Exercise details
For this exercise, reproduce the entries below exactly, but only from the line containing "die-area_sq_um: 13100" through the line containing "min_period_over_period_pct: 121", both included.

-=-=-

$ cat src/rtl/pi1.sv
// rtl/pi1.sv - 3-Way pi_1 word rotation, one registered stage.
// Word0 rotates right by 10, word1 passes through, word2 rotates left by 1.
module pi1 (
  input  logic        clk,
  input  logic        rst_n,
  input  logic [95:0] iword,
  input  logic        ivalid,
  output logic [95:0] oword,
  output logic        ovalid
);

  logic [31:0] w0;
  logic [31:0] w1;
  logic [31:0] w2;
  logic [95:0] rot;
  logic [95:0] oword_d;
  logic [95:0] oword_q;
  logic        ovalid_d;
  logic        ovalid_q;

  assign w0 = iword[31:0];
  assign w1 = iword[63:32];
  assign w2 = iword[95:64];

  // Each rotation wraps within its own 32-bit word; nothing crosses a word boundary.
  assign rot = {{w2[30:0], w2[31]}, w1, {w0[9:0], w0[31:10]}};

  always_comb begin
    oword_d  = oword_q;
    ovalid_d = 1'b0;
    if (ivalid) begin
      oword_d  = rot;
      ovalid_d = 1'b1;
    end
  end

  always_ff @(posedge clk or negedge rst_n) begin
    if (!rst_n) begin
      oword_q  <= 96'h0;
      ovalid_q <= 1'b0;
    end else begin
      oword_q  <= oword_d;
      ovalid_q <= ovalid_d;
    end
  end

  assign oword  = oword_q;
  assign ovalid = ovalid_q;

endmodule

$ cat config.mk
export PLATFORM = sky130hd
export DESIGN_NAME = pi1
export DESIGN_NICKNAME = d
export VERILOG_FILES = /design/src/rtl/pi1.sv
export SDC_FILE = /design/constraint.sdc
export NUM_CORES = 1
export LEC_CHECK = 0
export CAP_MARGIN = 15
export CORE_ASPECT_RATIO = 0.7
export CORE_MARGIN = 1
export CORE_UTILIZATION = 30
export DETAILED_ROUTE_END_ITERATION = 6
export GPL_ROUTABILITY_DRIVEN = 0
export HOLD_SLACK_MARGIN = 0.03
export SKIP_CTS_REPAIR_TIMING = 1
export SYNTH_ARGS = -nofsm -noshare
export SYNTH_HDL_FRONTEND = slang
export SYNTH_SLANG_ARGS = --single-unit
$ cat constraint.sdc
create_clock -name clk -period 1 [get_ports clk]
set_input_delay 0.3 -clock clk [delete_from_list [all_inputs] [get_ports clk]]
set_output_delay 0.3 -clock clk [all_outputs]
set_load 0.03 [all_outputs]
==> metrics.yaml <==
global_routing:
  grt_antenna_before_repair: 0
  grt_pass1_wl_um: 13700
  grt-ovfl-total: 0
  grt_pass1_vias: 2577
  grt_start_max_net_pins: 39
  track_usage_pct: 14.1
routing:
  detail_route.wl_per_cell_um: 15.8
  drt.antenna.violating_nets: 0
  drc: 0
  drt-initial-drc-count: 63
  wl_um: 9470
  first_pass_iters: 4
  drt-vias-per-instance: 4.26
  vias: 2550
yosys:
  synthFlopType: "dfrtp_1"
  ys_top_cells_by_count: "dfrtp_1 (97), mux2_2 (56), mux2_4 (40)"
  syn_inst: 204
  ys_seq_area_share_pct: 64.0
  synth_compound_gate_area_share_pct: 0
  ys_ff_latch: 97
  synth_cell_types: 7
  mappedNetlistArea_sq_um: 3790
  synth.most_common_cell: "dfrtp_1"
  synthAdderAreaFrac_pct: 0
  async_flop_share_pct: 100
  synthXorXnorAreaFrac_pct: 0
  synthSimpleGateAreaFrac_pct: 0
  synth_top_family_by_area: "multiplexers"
  synth_area_per_cell_sq_um: 18.6
  synthMuxAreaShare_pct: 32.5
  yosys_warnings: 0
  synth_top_cell_area_share_pct: 64.0
  yosys-top-cells-area: "dfrtp_1 (64%), mux2_2 (17%), mux2_4 (16%), buf_12 (2.1%), buf_2 (0.66%)"
  netlist.top_cell.by_area: "dfrtp_1"
  synth_edf_count: 0
  syn-num-nets: 303
place:
  place_area_sq_um: 5720
  dp_hpwl_um: 6750
  dpl_worst_slack_ns: -0.221
  portBuffers: 195
  dp_cells: 555
floorplanning:
  ios: 196
  coreArea_sq_um: 12000
  die_h_um: 96.0
  die-area_sq_um: 13100
  fp.dieW_um: 136
  start_util_pct: 31.5
  placementRows: 33
finish:
  syn_to_final_growth_pct: 74.1
  n_antenna_cell: 0
  fin_nets: 535
  final_util_pct: 54.9
  layout-drive-gt1-share_pct: 55.6
  layout.cells.non_filler: 598
  design_area_sq_um: 6600
sta:
  relSlewSlack_pct: 77.9
  rsz0062_at_grt: "yes"
  min_period_ns: 1.21
  hold-worst-slack_ns: 0.335
  fin_ws_ns: -0.207
  max_slew.worst_pin.slew_ns: 0.331
  fmax_ghz: 0.829
  timing.clock.skew_ns: 0
  min_period_over_period_pct: 121
  finalSetupViolCount: 97
  fin_tns_setup_ns: -16.34
  slew_violations: 0
  finalHoldViolCount: 0
power:
  seqPwrFrac_pct: 41.0
  p_int_mw: 8.19
  clkPwrFrac_pct: 32.0
  p_switching_mw: 3.05
  switching_share_pct: 27.2
  pwr-share-comb_pct: 27.0
  p_leak_nw: 3.01
  total_power_mw: 11.2
  ir_worst_vdd_mv: 0.894
  power_density_nw_per_um2: 1710
critical_path:
  max_stage_delay_ns: 0.42
  arrival_ns: 0.91
  reg2regPathDepth: 2
  critPathTopFamily: "flip-flops"
  r2r_setup_slack_ns: 0.09
  cp-start-kind: "flop"
  r2r-start: "oword[73]$_DFFE_PN0P_"
  cp-end-kind: "output port"
  cp.buffers_inverters: 1
  crit_type: "flop to output port"
  path_cells: "buf_12"
  critPathRequiredTime_ns: 0.70
  critPathSlowestCell: "dfrtp_1"
  crit_path_max_fanout: 2
  r2r-end: "oword[73]$_DFFE_PN0P_"
flow_run:
  cap_violations: 0
clock_network:
  clk_path_buf_depth: 2
  cts_tree: "yes"
  cts_root_buf: "clkbuf_16"
  clkTransAtPathRegs_ns: 0.06
  clock-sinks: 97
  cts.htree.levels: 3
  insertion_delay_ns: 0.33
  numCtsBuffers: 9
hold_path:
  hold_class: "primary input to async pin"
outcome:
  status: "finished with violations"
  violations: "negative setup slack"
==> logic make-up (layout without fill, tap and decap cells) <==
logic type	Yosys count	after routing
buf+inv	11	248
flops	97	97
mux	96	96
==> flip-flops by register name, summed over array words and instances, names as in the netlist <==
name and count:
oword 96, ovalid 1
==> power by group through the flow <==
| stage | Sequential [mW] | Clock [mW] | Combinational [mW] |
|---|---|---|---|
| 2_1_floorplan | 5.37 | 0 | 0.622 |
| 3_3_place_gp | 4.60 | 0 | 2.65 |
| 3_5_place_dp | 4.61 | 0 | 2.67 |
| 4_1_cts | 4.54 | 3.73 | 2.68 |
| 5_1_grt | 4.65 | 3.87 | 3.20 |
| 6_report | 4.61 | 3.60 | 3.04 |
==> routing by layer <==
metal  routed length (um)  track usage [%]  vias to the layer above
met2                 4310             21.0                      118
li1                     -                -                     1185
met4                   87             4.72                        0
met1                 4140             18.1                     1239
met5                    0                0                        -
met3                  930             6.42                        8
==> worst max path at each step <==
stage                                     start  slack, ns  depth (start not counted)                    end
after CTS                 oword[28]$_DFFE_PN0P_      -0.23                          1              oword[28]
after detailed placement                 ivalid      -0.22                          3  oword[37]$_DFFE_PN0P_
after global routing      oword[28]$_DFFE_PN0P_      -0.24                          1              oword[28]
after global placement                   ivalid      -0.20                          3  oword[19]$_DFFE_PN0P_
final                     oword[28]$_DFFE_PN0P_      -0.21                          1              oword[28]
after floorplan                          ivalid      -0.09                          4  oword[54]$_DFFE_PN0P_
==> cells in the final DEF (no fill, tap or decap) <==
cell              n
dfrtp_1          97
clkdlybuf4s50_1  96
buf_6            95
mux2_2           56
mux2_4           40
buf_4            33
clkbuf_16         9
buf_12            7
clkbuf_1          2
clkinvlp_4        2
bufinv_16         2
clkinv_2          1
dlygate4sd3_1     1
==> final cells by class <==
| cell class | instances | area (sq um) |
|---|---|---|
| clock inverters | 5 | 80.1 |
| multi-input cells | 96 | 1230 |
| clock buffers | 11 | 233 |
| repair buffers | 232 | 2430 |
| flip-flops and latches | 97 | 2430 |
| fillers | 986 | 5420 |
| well taps | 157 | 196 |
Note: power is estimated with default switching activity, not from simulation.
File: src/flat_wrapper.sv
// flat-port wrapper written by rule: the top's interface ports become plain ports
module fetch_ctrl_flat 
#(
  parameter int                ADDR_W       = 32,
  parameter logic [ADDR_W-1:0] RESET_VECTOR = '0
)
  (clk, rst, bus_stall_req_id, bus_stall_req_ex, bus_branch_flag, bus_branch_target, bus_flush, bus_exc_pc, bus_imem_ready, bus_pc, bus_ce, bus_stall, bus_flush_out);
  fetch_ctrl_if #(.ADDR_W(ADDR_W)) bus_i ();
  input  logic clk;
  input  logic rst;
  input wire logic [$bits(bus_i.stall_req_id)-1:0] bus_stall_req_id;
  input wire logic [$bits(bus_i.stall_req_ex)-1:0] bus_stall_req_ex;
  input wire logic [$bits(bus_i.branch_flag)-1:0] bus_branch_flag;
  input wire logic [$bits(bus_i.branch_target)-1:0] bus_branch_target;
  input wire logic [$bits(bus_i.flush)-1:0] bus_flush;
  input wire logic [$bits(bus_i.exc_pc)-1:0] bus_exc_pc;
  input wire logic [$bits(bus_i.imem_ready)-1:0] bus_imem_ready;
  output wire logic [$bits(bus_i.pc)-1:0] bus_pc;
  output wire logic [$bits(bus_i.ce)-1:0] bus_ce;
  output wire logic [$bits(bus_i.stall)-1:0] bus_stall;
  output wire logic [$bits(bus_i.flush_out)-1:0] bus_flush_out;
  assign bus_i.stall_req_id = bus_stall_req_id;
  assign bus_i.stall_req_ex = bus_stall_req_ex;
  assign bus_i.branch_flag = bus_branch_flag;
  assign bus_i.branch_target = bus_branch_target;
  assign bus_i.flush = bus_flush;
  assign bus_i.exc_pc = bus_exc_pc;
  assign bus_i.imem_ready = bus_imem_ready;
  assign bus_pc = bus_i.pc;
  assign bus_ce = bus_i.ce;
  assign bus_stall = bus_i.stall;
  assign bus_flush_out = bus_i.flush_out;
  fetch_ctrl #(.ADDR_W(ADDR_W), .RESET_VECTOR(RESET_VECTOR)) u_core (.clk(clk), .rst(rst), .bus(bus_i));
endmodule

-=-=-

Answer to the exercise
  die-area_sq_um: 13100
  fp.dieW_um: 136
  start_util_pct: 31.5
  placementRows: 33
finish:
  syn_to_final_growth_pct: 74.1
  n_antenna_cell: 0
  fin_nets: 535
  final_util_pct: 54.9
  layout-drive-gt1-share_pct: 55.6
  layout.cells.non_filler: 598
  design_area_sq_um: 6600
sta:
  relSlewSlack_pct: 77.9
  rsz0062_at_grt: "yes"
  min_period_ns: 1.21
  hold-worst-slack_ns: 0.335
  fin_ws_ns: -0.207
  max_slew.worst_pin.slew_ns: 0.331
  fmax_ghz: 0.829
  timing.clock.skew_ns: 0
  min_period_over_period_pct: 121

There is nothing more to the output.